→ **What is being asked**: Look through the material below. Return exactly the lines from the one with "output wire [63:0] retire_rd_data" through the one with "export SLEW_MARGIN = 20", both included.
=== Section Start ===
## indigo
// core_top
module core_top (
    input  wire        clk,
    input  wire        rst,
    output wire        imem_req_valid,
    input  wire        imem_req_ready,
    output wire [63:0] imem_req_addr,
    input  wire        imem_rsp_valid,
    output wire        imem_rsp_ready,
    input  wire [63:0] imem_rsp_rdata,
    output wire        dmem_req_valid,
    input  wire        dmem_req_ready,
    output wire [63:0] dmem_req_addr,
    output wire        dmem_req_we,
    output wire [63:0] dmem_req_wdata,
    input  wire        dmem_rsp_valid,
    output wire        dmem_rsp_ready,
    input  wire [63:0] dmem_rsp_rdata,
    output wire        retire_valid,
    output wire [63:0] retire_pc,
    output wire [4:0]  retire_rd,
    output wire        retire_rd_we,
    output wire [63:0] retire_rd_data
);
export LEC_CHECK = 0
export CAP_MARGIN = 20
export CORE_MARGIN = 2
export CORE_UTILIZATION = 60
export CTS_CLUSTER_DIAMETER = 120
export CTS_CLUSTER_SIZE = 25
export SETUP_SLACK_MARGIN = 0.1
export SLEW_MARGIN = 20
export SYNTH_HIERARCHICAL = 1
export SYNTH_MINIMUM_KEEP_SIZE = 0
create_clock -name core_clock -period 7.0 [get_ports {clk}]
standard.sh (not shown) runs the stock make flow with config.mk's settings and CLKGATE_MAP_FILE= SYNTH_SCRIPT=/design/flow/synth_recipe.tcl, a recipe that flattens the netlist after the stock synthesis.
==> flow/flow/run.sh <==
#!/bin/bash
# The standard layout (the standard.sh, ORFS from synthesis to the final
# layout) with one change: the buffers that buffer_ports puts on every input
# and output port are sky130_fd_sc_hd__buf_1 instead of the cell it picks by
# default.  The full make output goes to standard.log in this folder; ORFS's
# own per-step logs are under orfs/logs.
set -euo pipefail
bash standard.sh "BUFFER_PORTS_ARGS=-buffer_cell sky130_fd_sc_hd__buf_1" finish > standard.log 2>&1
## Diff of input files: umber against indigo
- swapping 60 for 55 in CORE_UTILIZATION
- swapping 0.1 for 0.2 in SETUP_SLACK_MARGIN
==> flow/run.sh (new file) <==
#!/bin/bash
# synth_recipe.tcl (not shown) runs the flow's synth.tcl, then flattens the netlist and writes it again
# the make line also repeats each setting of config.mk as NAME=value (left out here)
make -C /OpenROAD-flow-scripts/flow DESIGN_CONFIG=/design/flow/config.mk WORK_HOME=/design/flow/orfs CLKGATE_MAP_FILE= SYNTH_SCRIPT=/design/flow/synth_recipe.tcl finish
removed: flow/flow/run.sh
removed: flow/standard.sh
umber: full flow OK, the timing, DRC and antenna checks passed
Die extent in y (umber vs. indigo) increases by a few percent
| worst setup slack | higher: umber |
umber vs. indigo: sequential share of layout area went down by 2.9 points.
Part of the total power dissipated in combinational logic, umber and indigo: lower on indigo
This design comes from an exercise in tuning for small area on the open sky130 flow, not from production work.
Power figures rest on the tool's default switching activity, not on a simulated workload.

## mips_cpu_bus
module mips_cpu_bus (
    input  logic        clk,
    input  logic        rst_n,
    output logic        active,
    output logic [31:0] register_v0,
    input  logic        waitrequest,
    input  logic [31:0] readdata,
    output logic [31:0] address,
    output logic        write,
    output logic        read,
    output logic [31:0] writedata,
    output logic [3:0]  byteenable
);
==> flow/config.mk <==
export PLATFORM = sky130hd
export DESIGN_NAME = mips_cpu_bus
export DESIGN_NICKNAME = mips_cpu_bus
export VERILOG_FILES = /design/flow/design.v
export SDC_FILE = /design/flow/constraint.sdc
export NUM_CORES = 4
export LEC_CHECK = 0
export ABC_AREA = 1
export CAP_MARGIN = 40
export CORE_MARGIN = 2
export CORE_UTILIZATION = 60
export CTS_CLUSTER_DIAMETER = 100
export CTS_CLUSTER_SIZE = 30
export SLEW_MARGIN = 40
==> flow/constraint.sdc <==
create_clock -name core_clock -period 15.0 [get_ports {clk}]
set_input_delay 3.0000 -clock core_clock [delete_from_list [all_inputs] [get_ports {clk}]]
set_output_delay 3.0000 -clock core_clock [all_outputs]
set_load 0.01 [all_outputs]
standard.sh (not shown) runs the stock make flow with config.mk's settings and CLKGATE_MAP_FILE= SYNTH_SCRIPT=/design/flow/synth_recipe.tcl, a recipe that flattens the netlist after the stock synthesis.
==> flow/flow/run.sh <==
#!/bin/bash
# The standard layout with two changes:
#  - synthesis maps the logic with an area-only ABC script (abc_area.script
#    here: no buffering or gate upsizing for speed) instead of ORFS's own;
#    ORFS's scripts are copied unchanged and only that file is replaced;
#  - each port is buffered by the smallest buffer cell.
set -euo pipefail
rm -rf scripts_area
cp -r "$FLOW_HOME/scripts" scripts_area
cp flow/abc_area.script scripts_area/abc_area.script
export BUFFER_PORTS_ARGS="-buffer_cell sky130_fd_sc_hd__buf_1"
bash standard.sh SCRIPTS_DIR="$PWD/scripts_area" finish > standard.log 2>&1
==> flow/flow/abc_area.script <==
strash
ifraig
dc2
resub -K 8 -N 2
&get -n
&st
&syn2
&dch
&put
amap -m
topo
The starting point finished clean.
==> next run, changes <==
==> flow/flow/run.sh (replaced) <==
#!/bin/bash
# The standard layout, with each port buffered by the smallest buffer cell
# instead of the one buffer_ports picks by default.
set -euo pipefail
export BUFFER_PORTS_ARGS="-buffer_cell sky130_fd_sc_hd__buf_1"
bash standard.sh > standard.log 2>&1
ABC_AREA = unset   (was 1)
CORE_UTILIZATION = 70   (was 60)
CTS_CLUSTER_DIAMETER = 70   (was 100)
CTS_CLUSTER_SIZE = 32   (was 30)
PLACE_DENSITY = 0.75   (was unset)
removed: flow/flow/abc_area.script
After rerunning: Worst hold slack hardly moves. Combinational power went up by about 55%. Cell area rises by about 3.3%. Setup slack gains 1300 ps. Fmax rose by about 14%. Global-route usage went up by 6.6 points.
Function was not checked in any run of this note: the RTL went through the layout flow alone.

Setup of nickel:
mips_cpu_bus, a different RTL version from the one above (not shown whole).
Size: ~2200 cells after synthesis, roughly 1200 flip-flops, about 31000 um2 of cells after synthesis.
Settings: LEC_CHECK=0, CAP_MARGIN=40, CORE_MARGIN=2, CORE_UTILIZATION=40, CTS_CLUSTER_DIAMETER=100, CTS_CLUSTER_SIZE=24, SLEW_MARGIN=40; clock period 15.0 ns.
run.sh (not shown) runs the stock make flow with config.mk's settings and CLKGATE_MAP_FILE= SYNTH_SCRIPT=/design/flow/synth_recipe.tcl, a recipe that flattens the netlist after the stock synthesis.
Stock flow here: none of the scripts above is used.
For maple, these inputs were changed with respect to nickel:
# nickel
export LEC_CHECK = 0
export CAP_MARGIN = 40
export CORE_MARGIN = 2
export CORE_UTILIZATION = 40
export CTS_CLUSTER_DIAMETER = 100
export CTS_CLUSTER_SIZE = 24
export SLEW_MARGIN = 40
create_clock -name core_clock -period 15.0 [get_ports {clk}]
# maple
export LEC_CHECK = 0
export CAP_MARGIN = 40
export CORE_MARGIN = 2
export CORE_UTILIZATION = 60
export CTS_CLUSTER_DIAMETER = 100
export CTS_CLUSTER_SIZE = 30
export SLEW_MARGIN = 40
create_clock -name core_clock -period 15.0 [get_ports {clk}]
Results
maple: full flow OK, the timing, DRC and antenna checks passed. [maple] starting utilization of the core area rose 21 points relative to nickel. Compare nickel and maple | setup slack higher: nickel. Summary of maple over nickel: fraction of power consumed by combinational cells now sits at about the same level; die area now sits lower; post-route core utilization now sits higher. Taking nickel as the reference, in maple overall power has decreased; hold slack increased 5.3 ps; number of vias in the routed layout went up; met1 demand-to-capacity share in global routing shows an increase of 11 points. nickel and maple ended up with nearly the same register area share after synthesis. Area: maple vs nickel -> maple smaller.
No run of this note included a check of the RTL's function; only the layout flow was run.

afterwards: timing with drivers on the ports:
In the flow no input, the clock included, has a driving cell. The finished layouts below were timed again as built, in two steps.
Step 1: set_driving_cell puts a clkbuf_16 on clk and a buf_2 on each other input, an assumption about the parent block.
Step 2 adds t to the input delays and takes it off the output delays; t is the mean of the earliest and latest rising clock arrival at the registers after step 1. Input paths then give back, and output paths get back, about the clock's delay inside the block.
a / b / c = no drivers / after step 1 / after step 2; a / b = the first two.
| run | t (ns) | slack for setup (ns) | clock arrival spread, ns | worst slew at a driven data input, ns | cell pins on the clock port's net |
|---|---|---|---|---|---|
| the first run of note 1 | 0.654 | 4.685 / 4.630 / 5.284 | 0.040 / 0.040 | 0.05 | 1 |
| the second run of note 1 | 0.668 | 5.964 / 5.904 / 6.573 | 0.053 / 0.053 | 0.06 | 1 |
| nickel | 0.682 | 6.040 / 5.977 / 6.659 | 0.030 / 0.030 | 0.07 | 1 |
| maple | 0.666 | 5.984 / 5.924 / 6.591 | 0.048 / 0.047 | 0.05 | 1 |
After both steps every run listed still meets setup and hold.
=== Section End ===
→ **Response to this exercise**:
    output wire [63:0] retire_rd_data
);
export LEC_CHECK = 0
export CAP_MARGIN = 20
export CORE_MARGIN = 2
export CORE_UTILIZATION = 60
export CTS_CLUSTER_DIAMETER = 120
export CTS_CLUSTER_SIZE = 25
export SETUP_SLACK_MARGIN = 0.1
export SLEW_MARGIN = 20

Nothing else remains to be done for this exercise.